Porous Flexible Wood Scaffolds Designed for High-Performance Electrochemical Energy Storage

Abstract

Natural wood has been physically or chemically modified to create new hierarchical structures for vast applications. We report herein the facile methods to synthesize porous flexible conductive wood for high-performance energy storage. Our delignification and densification increase micro–mesopores for higher surface area but decrease macropores to improve the scaffold’s density, thus leading to ultra-high flexibility and excellent mechanical strength. Such hydroxyl-enriched flexible wood scaffolds (FW-RC) are readily chemically deposited with carbon nanotubes (CNTs) to promote fast electron/ion transport and a lower internal resistance (ca. 2.1 Ω).

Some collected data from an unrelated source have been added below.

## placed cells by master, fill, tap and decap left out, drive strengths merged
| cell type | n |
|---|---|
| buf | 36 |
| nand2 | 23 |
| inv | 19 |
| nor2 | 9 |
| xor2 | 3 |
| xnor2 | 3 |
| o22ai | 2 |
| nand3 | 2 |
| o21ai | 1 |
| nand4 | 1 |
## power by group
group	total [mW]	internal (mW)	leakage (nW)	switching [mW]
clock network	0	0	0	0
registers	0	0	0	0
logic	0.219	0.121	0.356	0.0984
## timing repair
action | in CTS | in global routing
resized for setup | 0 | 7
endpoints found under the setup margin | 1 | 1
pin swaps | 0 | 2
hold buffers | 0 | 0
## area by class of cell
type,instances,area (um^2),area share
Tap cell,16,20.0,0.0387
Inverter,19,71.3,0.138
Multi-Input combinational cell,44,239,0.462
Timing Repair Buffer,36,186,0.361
File: config.mk
export PLATFORM = sky130hd
export DESIGN_NAME = bbs_fifo
export DESIGN_NICKNAME = d
export VERILOG_FILES = /design/src/rtl/bbs_fifo.sv
export SDC_FILE = /design/constraint.sdc
export NUM_CORES = 1
export LEC_CHECK = 0
export BUFFER_PORTS_ARGS = -buffer_cell sky130_fd_sc_hd__buf_2
export CAP_MARGIN = 30
export CORE_UTILIZATION = 45
export CTS_BUF_LIST = sky130_fd_sc_hd__clkbuf_16
export DETAILED_ROUTE_END_ITERATION = 8
export GPL_TIMING_DRIVEN = 1
export PLACE_DENSITY_LB_ADDON = 0.3
export SETUP_SLACK_MARGIN = 0.1
export SLEW_MARGIN = 20
export SYNTH_ARGS = -nofsm -noshare
export SYNTH_HDL_FRONTEND = slang
export SYNTH_SLANG_ARGS = --single-unit
File: constraint.sdc
create_clock -name clk -period 3.74 [get_ports clk]
set_input_delay 0.748 -clock clk [delete_from_list [all_inputs] [get_ports clk]]
set_output_delay 0.748 -clock clk [all_outputs]
set_load 0.02 [all_outputs]
File: src/rtl/bbs_fifo.sv
`default_nettype none

module bbs_fifo #(
  parameter int WIDTH = 24
) (
  input  wire logic             clk,
  input  wire logic             rst,
  input  wire logic             push,
  input  wire logic [WIDTH-1:0] push_data,
  input  wire logic             pop,
  output logic      [WIDTH-1:0] pop_data,
  output logic                  full,
  output logic                  empty
);

  localparam int DEPTH = 2;
  localparam int PTR_W = $clog2(DEPTH);
  localparam int CNT_W = $clog2(DEPTH + 1);

  logic [WIDTH-1:0] entry [DEPTH];
  logic [PTR_W-1:0] wr_ptr;
  logic [PTR_W-1:0] rd_ptr;
  logic [CNT_W-1:0] count;
  logic             do_push;
  logic             do_pop;

  assign full     = (count == CNT_W'(DEPTH));
  assign empty    = (count == '0);
  assign do_push  = push && !full;
  assign do_pop   = pop && !empty;
  assign pop_data = entry[rd_ptr];

  always_ff @(posedge clk) begin
    if (rst) begin
      wr_ptr <= '0;
      rd_ptr <= '0;
      count  <= '0;
    end else begin
      if (do_push) begin
        wr_ptr <= wr_ptr + 1'b1;
      end
      if (do_pop) begin
        rd_ptr <= rd_ptr + 1'b1;
      end
      if (do_push && !do_pop) begin
        count <= count + 1'b1;
      end else if (do_pop && !do_push) begin
        count <= count - 1'b1;
      end
    end
  end

  always_ff @(posedge clk) begin
    if (do_push) begin
      entry[wr_ptr] <= push_data;
    end
  end

endmodule

`default_nettype wire

* Word-level counts from Yosys, hierarchy flattened *
Memories as Yosys holds them, arrays and structs flattened. A register that Yosys moved wholly into a read port is not among the register bits.
Cells that the tools add are included.

cells by class
  $add $sub $neg = 4
  equality and inequality tests = 1
  muxes and demuxes = 6
  reductions and logical operators = 10

operators with widths
  kind                                                                number
  1-bit logical AND                                                   4
  1-bit logical NOT                                                   4
  1-bit 2-to-1 mux                                                    4
  2-bit 2-to-1 mux                                                    2
  1-bit adder, second input constant                                  2
  2-bit by 1-bit adder with 2-bit output, second input constant       1
  2-bit equality test, second input constant                          1
  2-bit logical NOT                                                   1
  2-bit nonzero test                                                  1
  2-bit by 1-bit subtractor with 2-bit output, second input constant  1

storage, ports and cells
  bits in registers = 4
  memory bits (writable) = 48
  bits of input ports = 28
  output and inout port bits = 26
  word-level logic and storage cells = 25
  memories = 1

memory list
  name   words  bits a word  rd ports  clocked after Yosys merged registers in  write ports  line  source
  entry  2      24           1         1                                        1            20    logic [WIDTH-1:0] entry [DEPTH];

* Depth between registers and ports, before layout *
Gate-level depths: netlist of the first run.

  word-level depth = 7
  mapped depth = 6

* Worst setup path after synthesis of the first run *
Ideal clock, no wire load.

  path kind = input -> register
  start = input port push
  end = memory entry[0][0] (enable)
  library setup time = 0.379 ns
  data arrival time = 1.634 ns
  required time = 3.361 ns
  path slack = 1.728 ns
  stages on the path = 3
  buffers on the path = 0
  cell sequence = inv_1 -> or3_1 -> inv_1

on the way
  longest elaborated chain between the ends = 3

RTL lines
  element                                 line  source
  start: declaration                      8     input wire logic push,
  1-bit logical AND                       29    assign do_push = push && !full;
  1-bit 2-to-1 mux                        54    if (do_push) begin
  1-bit 2-to-1 mux (not written as such)  55    entry[wr_ptr] <= push_data;
  end: declaration                        20

No other way between the ends.

==> results of run 1 <==
[final timing paths]
check | from | end | cells past startpoint
max | register | pop_data[18] | 3
min | wr_ptr | wr_ptr | 2
max reg2reg | count[0] | entry[1][22] | 4
min reg2reg | wr_ptr | wr_ptr | 2
[state kept, by name, indices dropped and copies added (netlist names), named ones only]
name	cells
entry	48
rd_ptr	1
wr_ptr	1
count	2
[final cells by class]
class	count	area, um^2
Clock inverter	3	12.5
Fill cell	348	1650
Multi-Input combinational cell	42	380
Clock buffer	5	125
Inverter	2	7.51
Sequential cell	53	1540
Timing Repair Buffer	56	308
Tap cell	50	62.6
[kinds of logic after synthesis]
logic type	Yosys count
buffers and inverters	5
AOI/OAI and AO/OA	5
DFF	53
muxes	24
adders and majority gates	1
xor gates and xnor gates	3
and+or+nand+nor	9
[layer usage]
| metal | global-route usage | share of wire | vias up |
|---|---|---|---|
| met3 | 0.0456 | 0.057 | 5 |
| li1 | - | - | 500 |
| met4 | 0.0559 | 0.012 | 0 |
| met2 | 0.272 | 0.56 | 37 |
| met1 | 0.144 | 0.37 | 496 |
| met5 | 0 | 0 | - |
[through the flow]
| stage | cells | setup WS [ns] | hold WS [ns] |
|---|---|---|---|
| after floorplan | 100 | 1.73 | 0.452 |
| after global placement | 202 | 1.43 | 0.476 |
| after detailed placement | 202 | 1.37 | 0.486 |
| after CTS | 210 | 1.54 | 0.505 |
| after global routing | 211 | 1.49 | 0.528 |
| final | 211 | 1.56 | 0.501 |
[power breakdown]
part | internal, W | switching (W) | total (W)
Combinational | 0.000214 | 0.000296 | 0.000510
Clock | 0.000242 | 0.000176 | 0.000417
Sequential | 0.000747 | 0.0000292 | 0.000777
[synthesized netlist by cell type]
| cell type | instances |
|---|---|
| a21oi_1 | 2 |
| and2_1 | 1 |
| buf_2 | 3 |
| dfxtp_1 | 5 |
| edfxtp_1 | 48 |
| ha_1 | 1 |
| inv_1 | 2 |
| mux2_2 | 24 |
| nor2_1 | 5 |
| nor2b_2 | 1 |
| o21ai_0 | 3 |
| or3_1 | 2 |
| xor2_1 | 3 |
[critical path, cell delays in order (launching register included)]
cell,delay (ns)
dfxtp_1,0.30
buf_4,0.30
mux2_2,0.39
buf_2,0.16
[cells in the final DEF, fill, tap and decap left out]
cell type	instances
nor2_1	5
mux2_2	24
buf_16	1
dfxtp_1	5
o21ai_0	3
clkbuf_16	5
or3_1	2
inv_1	4
clkinv_2	1
edfxtp_1	48
nor2b_2	1
buf_4	2
buf_2	53
and2_1	1
ha_1	1
xor2_1	3
a21oi_1	2
==> impl_metrics.toml, run 1 <==
[cells_and_area]
area_growth_pct = 25.4
final_util = 0.596
diodes = 0
drive_gt1_frac = 0.540
fin_area_mm2 = 0.00244
final_nets = 189

[pwr]
vdd_drop_max_v = 0.000430
powerDensity_mw_per_mm2 = 699
leakagePower_nw = 0.945
total_power_w = 0.00170

[setup_path]
crit_fanout = 24
cp.arrival_ns = 1.44
endpoint_kind = "primary output"
startpoint_type = "register"
cp.required_ns = 2.99
r2r_slack_ns = 1.96
timing_worst_setup_path_type = "register to primary output"

[clocking]
insertion_delay_ns = 0.28
cts_hold_buf = 0
cts_setup_buffers = 0
root_buffer = "clkbuf_16"
clock_sinks = 53
clk_pin_slew_ns = 0.06
cts_tree = "done"
cts_made_buffers = 5
ctsResizeCount = 0
clockBufferDepth = 2
htreeDepth = 2

[placement]
place_congestion = 0.631
place_hpwl_um = 2080
io_buffer_count = 53
place_area_mm2 = 0.00227

[synthesis]
yosys.area_share.simple = 0.0238
ys_ff_latch = 53
ys_seq_area_frac = 0.793
synth_top_family_by_area = "multiplexers"
synthDistinctLibCells = 13
syn-num-nets = 129
synthCells = 100
synth_warnings = 0
synth.area.top_cells = "edfxtp_1, mux2_2, dfxtp_1"
synth_compound_area_frac = 0.0129
synth.largest_area_cell = "edfxtp_1"
netlist_area_mm2 = 0.00194
synth_adder_area_share = 0.00644
muxShareOfSynthArea = 0.139
synth_xor_area_frac = 0.0135
avgSynthCellArea_um2 = 19.4
synthDominantCellAreaShare = 0.741

[routing]
routedWlPerCell_um = 14.4
firstDrtPassIters = 4
ant_nets = 0
vias_per_cell = 4.92
routed_wirelength_um = 3050
dr.first_iter.drc_count = 71
vias = 1038
drc_errors = 0

[sta]
fmax_mhz = 458
worst_slew_pin_slew_ns = 0.537
slew_violations = 0
fin_crit_sh = 0.584
max_slew_margin = 0.642
fin_setup_tns_ns = 0
period_minus_slack_ns = 2.18
finalClockSkew_ns = 0.00546
hold_violations = 0
rsz0062_at_grt = "no"
finalSetupViolations = 0

[status]
status = "completed"

[die]
io_pins = 54
die_height_um = 67.7
die_w_um = 67.7
start_util = 0.476
core_area_mm2 = 0.00409
die_area_mm2 = 0.00459
row_count = 23

[grt]
antenna_found_initial = 0
first_global_vias = 1024
gr-total-overflow = 0
grt_pass1_wl_um = 4600
globalRouteTotalUtil = 0.144
grt_max_degree = 25

[job]
cap_violations = 0

[hold_path]
min_path_type = "register to register"
(Power assumes the default switching activity.)
==> run 2: changes to the inputs <==
- clock period: 3.74 -> 1.85 ns (I/O delays scaled with it)
==> impl_metrics.toml, run 2 (synthesized netlist as in run 1, its figures left out) <==
[status]
status = "completed"

[sta]
fmax_mhz = 588
worst_slew_pin_slew_ns = 0.313
finalSetupViolations = 0
rsz0062_at_grt = "no"
slew_violations = 0
period_minus_slack_ns = 1.70
hold_violations = 0
fin_crit_sh = 0.919
fin_setup_tns_ns = 0
whs_ns = 0.266
max_slew_margin = 0.789
finalClockSkew_ns = 0.00402

[cells_and_area]
top_regs = "entry: 48 flops, count: 2 flops"
final_nets = 192
drive_gt1_frac = 0.561
top_register = "entry"
largest_reg_flops = 48
fin_area_mm2 = 0.00250
fillerInstances = 325
final_cell_mix = "buf_2, edfxtp_1, mux2_2"
seqCellArea_mm2 = 0.00155
diodes = 0
multiInputGateArea_um2 = 380
area_growth_pct = 28.7
final_common_cell = "buf_2"

[grt]
antenna_found_initial = 0
first_global_vias = 1018
globalRouteTotalUtil = 0.153
gr-total-overflow = 0
grt_pass1_wl_um = 4800
grt_max_degree = 25

[hold_path]
worstHoldPathCells = 1
worstHoldStart = "push_data[0]"
min_path_type = "primary input to register"
hold_end = "entry[1][0]"

[die]
start_util = 0.476
core_area_mm2 = 0.00409
die_height_um = 67.7
die_area_mm2 = 0.00459
io_pins = 54
die_w_um = 67.7
row_count = 23

[placement]
io_buffer_count = 53
place_area_mm2 = 0.00231
place_congestion = 0.618
place_hpwl_um = 2180

[setup_path]
cp.required_ns = 1.48
reg2reg_depth = 6
r2r_slack_ns = 0.26
startpoint_type = "register"
cp.arrival_ns = 1.33
crit_fanout = 12
worst_r2r_endpoint = "count[1]"
timing_worst_setup_path_type = "register to primary output"
endpoint_kind = "primary output"
regToRegStartpoint = "count[1]"

[pwr]
power_frac_clock = 0.276
vdd_drop_max_v = 0.000745
p_sw_frac = 0.288
leakagePower_nw = 0.964
p_comb_frac = 0.294
seqPwrFrac = 0.431
p_int_w = 0.00262
switchingPower_w = 0.00106
powerDensity_mw_per_mm2 = 1470

[clocking]
clockBufferDepth = 2
insertion_delay_ns = 0.29
clk_pin_slew_ns = 0.06
clock_sinks = 53
htreeDepth = 2
cts_made_buffers = 5
cts_tree = "done"
root_buffer = "clkbuf_16"

[routing]
vias = 1046
ant_nets = 0
routed_wirelength_um = 3200
firstDrtPassIters = 3
drc_errors = 0
vias_per_cell = 4.89
dr.first_iter.drc_count = 70
routedWlPerCell_um = 15.0

[job]
cap_violations = 0
==> run 2: cell count changes in the layout (fill, tap and decap cells not counted) <==
| cell | delta |
|---|---|
| buf_4 | +2 |
| inv_1 | -2 |
| buf_12 | +1 |
| buf_16 | -1 |
| bufinv_16 | +1 |
| clkbuf_16 | +1 |
| clkinv_1 | +1 |
| clkinv_2 | -1 |
| clkinvlp_4 | +1 |
| dfxtp_1 | -1 |
| dfxtp_4 | +1 |
==> run 2: layout make-up <==
cell class	instances	share of cell area
clock inverters	3	0.0165
repair buffers	59	0.136
clock buffers	5	0.0500
well taps	50	0.0250
multi-input cells	42	0.152
inverters	2	0.00300
flip-flops and latches	53	0.617
==> run 2: critical path, cell delays in order (launching register included) <==
cell and delay, ns:
dfxtp_4 0.38, clkbuf_16 0.17, mux2_2 0.33, buf_2 0.16
==> run 2: power groups by stage <==
stage	logic [W]	clock network (W)	registers (W)
after detailed placement	0.00105	0	0.00160
after global placement	0.00103	0	0.00159
after CTS	0.00106	0.00104	0.00158
final	0.00108	0.00102	0.00159
after floorplan	0.000721	0	0.00158
after global routing	0.00117	0.00109	0.00161
==> run 2: what timing repair did <==
item / CTS / global route
endpoints found under the setup margin: 0 / 24
hold buffers: 0 / 0
gates resized for setup: 0 / 2
buffers inserted: 0 / 0
==> run 2: per-stage QoR <==
stage	utilization	setup slack (ns)	power, W	cells
6_report	0.612	0.150	0.00369	214
5_1_grt	0.612	0.111	0.00386	214
4_1_cts	0.605	0.112	0.00367	213
3_5_place_dp	0.565	0.272	0.00265	205
3_3_place_gp	0.565	0.387	0.00261	205
2_1_floorplan	-	0.135	0.00230	100
==> run 2: how the worst max path moves through the flow <==
stage | from | to | depth (start not counted)
after floorplan | count[1] | entry[0][0] | 3
after global placement | push | entry[0][4] | 5
after detailed placement | count[0] | count[1] | 4
after CTS | register | pop_data[3] | 3
after global routing | register | pop_data[22] | 3
final | register | pop_data[1] | 3
==> run 2: routing by layer <==
| metal | share of wire | global-route usage | routed length (um) | vias to the layer above |
|---|---|---|---|---|
| li1 | - | - | - | 502 |
| met3 | 0.058 | 0.0456 | 187 | 6 |
| met1 | 0.41 | 0.170 | 1320 | 502 |
| met4 | 0.020 | 0.0878 | 64 | 0 |
| met2 | 0.51 | 0.257 | 1630 | 36 |
| met5 | 0 | 0 | 0 | - |
==> run 3: changes to the inputs <==
- ABC_AREA: unset -> 1
==> impl_metrics.toml, run 3 <==
[job]
cap_violations = 0

[cells_and_area]
largest_reg_flops = 48
top_register = "entry"
final_cell_mix = "buf_2, edfxtp_1, mux2_4"
final_util = 0.581
fillerInstances = 355
final_nets = 205
diodes = 0
drive_gt1_frac = 0.554
fin_area_mm2 = 0.00256
final_common_cell = "buf_2"
top_regs = "entry: 48 flops, count: 2 flops"
area_growth_pct = 22.7
final_cells = 229

[die]
io_pins = 54
start_util = 0.474
die_w_um = 70.2
die_height_um = 70.2
row_count = 24
core_area_mm2 = 0.00441
die_area_mm2 = 0.00492

[synthesis]
synth.largest_area_cell = "edfxtp_1"
synthDominantCellAreaShare = 0.689
synth_warnings = 0
ys_seq_area_frac = 0.737
synth_edf_count = 48
synthArstFlopShare = 0
synth_most_common_cell = "edfxtp_1"
syn-num-nets = 141
synthCells = 112
ys_ff_latch = 53
yosys_most_used_dff = "edfxtp_1"
avgSynthCellArea_um2 = 18.7
netlist_area_mm2 = 0.00209
synth.area.top_cells = "edfxtp_1, mux2_4, dfxtp_1"
synthDistinctLibCells = 19
synthTopCellsByCount = "edfxtp_1, mux2_4, nor2_1, inv_1, dfxtp_1"

[setup_path]
cp.required_ns = 1.48
path_depth = 3
cp_top_family = "flip-flops"
cp.arrival_ns = 1.36
crit_fanout = 7
r2r_slack_ns = 0.30
startpoint_type = "register"
worstPathCellList = "buf_4 -> mux2_2 -> buf_2"
timing_worst_setup_path_type = "register to primary output"
cpPeakStageDelay_ns = 0.38
reg2reg_depth = 8
endpoint_kind = "primary output"
cpMaxStageDelayCell = "dfxtp_2"
crit_buf_inv = 2

[sta]
fin_crit_sh = 0.938
max_slew_margin = 0.816
fmax_mhz = 576
rsz0062_at_grt = "yes"
period_minus_slack_ns = 1.73
finalClockSkew_ns = 0.00202
setup_ws_ns = 0.115
slew_violations = 0
hold_violations = 0
finalSetupViolations = 0
worst_slew_pin_slew_ns = 0.276

[grt]
gr-total-overflow = 0
globalRouteTotalUtil = 0.146
antenna_found_initial = 0
grt_pass1_wl_um = 5400
grt_max_degree = 15
first_global_vias = 1181

[hold_path]
worstHoldPathCells = 1
min_path_type = "primary input to register"

[routing]
routedWlPerCell_um = 14.1
firstDrtPassIters = 4
vias = 1102
drc_errors = 0
ant_nets = 0
dr.first_iter.drc_count = 76
routed_wirelength_um = 3220
vias_per_cell = 4.81

[clocking]
cts_hold_buf = 0
cts_made_buffers = 5
clk_pin_slew_ns = 0.06
cts_tree = "done"
root_buffer = "clkbuf_16"
htreeDepth = 2
clock_sinks = 53
insertion_delay_ns = 0.28
clockBufferDepth = 2

[pwr]
vdd_drop_max_v = 0.000702
powerDensity_mw_per_mm2 = 1370
leakagePower_nw = 1.06

[status]
status = "completed"

[placement]
place_area_mm2 = 0.00243
pre_cts_slack_ns = 0.309
place_hpwl_um = 2450
io_buffer_count = 53
place_congestion = 0.625
placed_cells = 221
==> run 3: cell families (layout without fill, tap and decap cells) <==
logic type / after synthesis / in the layout / synth area share
buffers and inverters: 12 / 77 / 0.0407
multiplexers: 24 / 24 / 0.165
AND/OR/NAND/NOR: 16 / 16 / 0.0329
flip-flops: 53 / 53 / 0.737
adder cells (fa/ha/maj): 1 / 1 / 0.00598
AO/OA/AOI/OAI: 6 / 6 / 0.0180
==> run 3: power by group <==
group	internal (W)	leakage, nW	total, W	switching [W]
clock	0.000486	0.0776	0.000838	0.000352
combinational	0.000473	0.489	0.00107	0.000599
sequential	0.00152	0.489	0.00160	0.0000809
total	0.00248	1.06	0.00351	0.00103
==> run 3: cell type report <==
| cell class | count | area, um^2 | area share |
|---|---|---|---|
| multi-input cells | 47 | 469 | 0.183 |
| flip-flops and latches | 53 | 1540 | 0.601 |
| clock buffers | 5 | 125 | 0.0488 |
| well taps | 52 | 65.1 | 0.0254 |
| repair buffers | 60 | 318 | 0.124 |
| clock inverters | 3 | 11.3 | 0.00439 |
| inverters | 9 | 33.8 | 0.0132 |
==> run 3: what timing repair did <==
item,CTS,global route
gates resized for setup,1,0
endpoints found under the setup margin,22,7
buffers inserted,0,0
==> run 3: worst reg2reg max path: cells and delay by family, from the launching register on <==
| family | cells | cell delay, ns |
|---|---|---|
| AO/OA/AOI/OAI | 1 | 0.25 |
| adder cells (fa/ha/maj) | 1 | 0.33 |
| buffers and inverters | 3 | 0.23 |
| flip-flops | 1 | 0.41 |
| AND/OR/NAND/NOR | 3 | 0.23 |
==> run 3: worst paths after layout <==
kind                     start          end
setup reg to reg      count[1]     count[1]
hold reg to reg         wr_ptr       wr_ptr
setup / recovery      register  pop_data[7]
hold / removal    push_data[4]  entry[0][4]
==> run 3: metal layers <==
metal,vias up,GRT usage,part of all wire
li1,537,-,-
met1,529,0.165,0.40
met2,32,0.256,0.54
met3,4,0.0476,0.050
met4,0,0.0511,0.011
met5,-,0,0
==> run 3: stage by stage <==
| stage | setup TNS (ns) | hold WS (ns) | power [W] |
|---|---|---|---|
| after global placement | 0 | 0.502 | 0.00267 |
| after global routing | 0 | 0.270 | 0.00368 |
| final | 0 | 0.280 | 0.00351 |
| after floorplan | -6.23 | 0.469 | 0.00243 |
| after CTS | 0 | 0.274 | 0.00355 |
| after detailed placement | 0 | 0.518 | 0.00271 |
--- config.mk ---
export PLATFORM = sky130hd
export DESIGN_NAME = sau_cell
export DESIGN_NICKNAME = d
export VERILOG_FILES = /design/src/hw/rtl/sau_pkg.sv /design/src/hw/rtl/sau_cell.sv
export SDC_FILE = /design/constraint.sdc
export NUM_CORES = 1
export LEC_CHECK = 0
export BUFFER_PORTS_ARGS = -buffer_cell sky130_fd_sc_hd__buf_2
export CORE_AREA = 2 2 51 53
export DETAILED_ROUTE_END_ITERATION = 6
export DIE_AREA = 0 0 53 55
export GPL_TIMING_DRIVEN = 0
export PLACE_DENSITY = 0.78
export SLEW_MARGIN = 0
export SYNTH_ARGS = -nofsm -noshare
export SYNTH_HDL_FRONTEND = slang
export SYNTH_SLANG_ARGS = --single-unit
export TNS_END_PERCENT = 30
--- constraint.sdc ---
create_clock -name clk -period 1.83 [get_ports clk]
set_clock_uncertainty 0.2 [all_clocks]
set_input_delay 0.183 -clock clk [delete_from_list [all_inputs] [get_ports clk]]
set_output_delay 0.183 -clock clk [all_outputs]
set_load 0.02 [all_outputs]
[config.mk]
export PLATFORM = sky130hd
export DESIGN_NAME = sau_alu
export DESIGN_NICKNAME = d
export VERILOG_FILES = /design/src/hw/rtl/sau_pkg.sv /design/src/hw/rtl/sau_alu.sv
export SDC_FILE = /design/constraint.sdc
export NUM_CORES = 1
export LEC_CHECK = 0
export ABC_AREA = 1
export ABC_CLOCK_PERIOD_IN_PS = 3540
export BUFFER_PORTS_ARGS = -buffer_cell sky130_fd_sc_hd__buf_4
export CAP_MARGIN = 10
export CORE_AREA = 2 2 132 82
export DETAILED_ROUTE_END_ITERATION = 10
export DIE_AREA = 0 0 134 84
export MAX_ROUTING_LAYER = met4
export PLACE_DENSITY = 0.59
export SETUP_SLACK_MARGIN = 0.15
export SLEW_MARGIN = 25
export SYNTH_ARGS = -nofsm -noshare
export SYNTH_HDL_FRONTEND = slang
export SYNTH_SLANG_ARGS = --single-unit
[constraint.sdc]
create_clock -name vclk -period 3.54
set_input_delay 0.177 -clock vclk [all_inputs]
set_output_delay 0.177 -clock vclk [all_outputs]
set_load 0.02 [all_outputs]
[src/hw/rtl/sau_pkg.sv]
// Package for the stack arithmetic unit.
// Holds the operation, status and shift codes and the result record.
// No dependencies.
`timescale 1ns / 1ps
`default_nettype none

package sau_pkg;

  localparam int unsigned DATA_W = 16;

  typedef enum logic [3:0] {
    OP_PUSH = 4'd0,
    OP_ADD  = 4'd1,
    OP_SUB  = 4'd2,
    OP_NEG  = 4'd3,
    OP_EQ   = 4'd4,
    OP_GT   = 4'd5,
    OP_LT   = 4'd6,
    OP_AND  = 4'd7,
    OP_OR   = 4'd8,
    OP_NOT  = 4'd9
  } op_t;

  typedef enum logic [1:0] {
    ST_OK    = 2'd0,
    ST_UNDER = 2'd1,
    ST_OVER  = 2'd2
  } status_t;

  typedef enum logic [1:0] {
    SH_HOLD = 2'd0,
    SH_PUSH = 2'd1,
    SH_POP1 = 2'd2,
    SH_POP2 = 2'd3
  } shift_t;

  typedef struct packed {
    logic [DATA_W-1:0] value;
    status_t           status;
  } res_t;

endpackage

`default_nettype wire

[src/hw/rtl/sau_alu.sv]
// Operation decode and arithmetic on the two top entries of the stack.
// Produces the result record, the shift command for the chain and the next count.
// Depends on sau_pkg.
`timescale 1ns / 1ps
`default_nettype none

module sau_alu
  import sau_pkg::*;
#(
  parameter int unsigned CNT_W = 9,
  parameter int unsigned STACK_DEPTH = 256
)
(
  input  wire op_t               op,
  input  wire logic [DATA_W-1:0] x,
  input  wire logic [DATA_W-1:0] y,
  input  wire logic [CNT_W-1:0]  cnt,
  output res_t                   res,
  output shift_t                 shift,
  output logic      [CNT_W-1:0]  cnt_nxt
);

  localparam logic [CNT_W-1:0] DepthC = CNT_W'(STACK_DEPTH);
  localparam logic [DATA_W-1:0] AllOnes = {DATA_W{1'b1}};

  always_comb begin
    res.value  = '0;
    res.status = ST_OK;
    shift      = SH_HOLD;
    cnt_nxt    = cnt;
    case (op)
      OP_PUSH: begin
        if (cnt == DepthC) begin
          res.status = ST_OVER;
        end else begin
          shift   = SH_PUSH;
          cnt_nxt = cnt + CNT_W'(1);
        end
      end
      OP_NEG, OP_NOT: begin
        if (cnt == '0) begin
          res.status = ST_UNDER;
        end else begin
          shift   = SH_POP1;
          cnt_nxt = cnt - CNT_W'(1);
          res.value = (op == OP_NEG) ? (DATA_W'(0) - y) : ~y;
        end
      end
      OP_ADD, OP_SUB, OP_EQ, OP_GT, OP_LT, OP_AND, OP_OR: begin
        if (cnt < CNT_W'(2)) begin
          res.status = ST_UNDER;
        end else begin
          shift   = SH_POP2;
          cnt_nxt = cnt - CNT_W'(2);
          case (op)
            OP_ADD:  res.value = x + y;
            OP_SUB:  res.value = x - y;
            OP_EQ:   res.value = (x == y) ? AllOnes : '0;
            OP_GT:   res.value = ($signed(x) > $signed(y)) ? AllOnes : '0;
            OP_LT:   res.value = ($signed(x) < $signed(y)) ? AllOnes : '0;
            OP_AND:  res.value = x & y;
            default: res.value = x | y;
          endcase
        end
      end
      default: begin
        res.value = '0;
      end
    endcase
  end

endmodule

`default_nettype wire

Interestingly, the as-prepared CNT@FW-RC electrode exhibited organic redox reactions originating from oxygen-containing groups on the wood surface. The electrode showed an areal specific capacitance of 640 mF cm–2 at a 0.1 mA cm–2 scan rate and over 93% capacitance retention for 10,000 galvanostatic charge/discharge cycles, outperforming most reported carbonized wood electrodes. Asymmetric supercapacitors demonstrated a maximum energy density of 108 mW h L–1 at the power density of 2.06 W L–1, which retains a value of 36 mW h L–1 at the highest volumetric power density of 20.5 W L–1. Further in situ electrodeposition of conducting polymers on the CNTs@wood electrodes was explored for scalable energy storage devices. The design strategies surely provide guidance on constructing porous flexible wood-based hierarchical nanostructures for emerging applications, utilizing surface functional groups of the wood surface for organic redox reactions.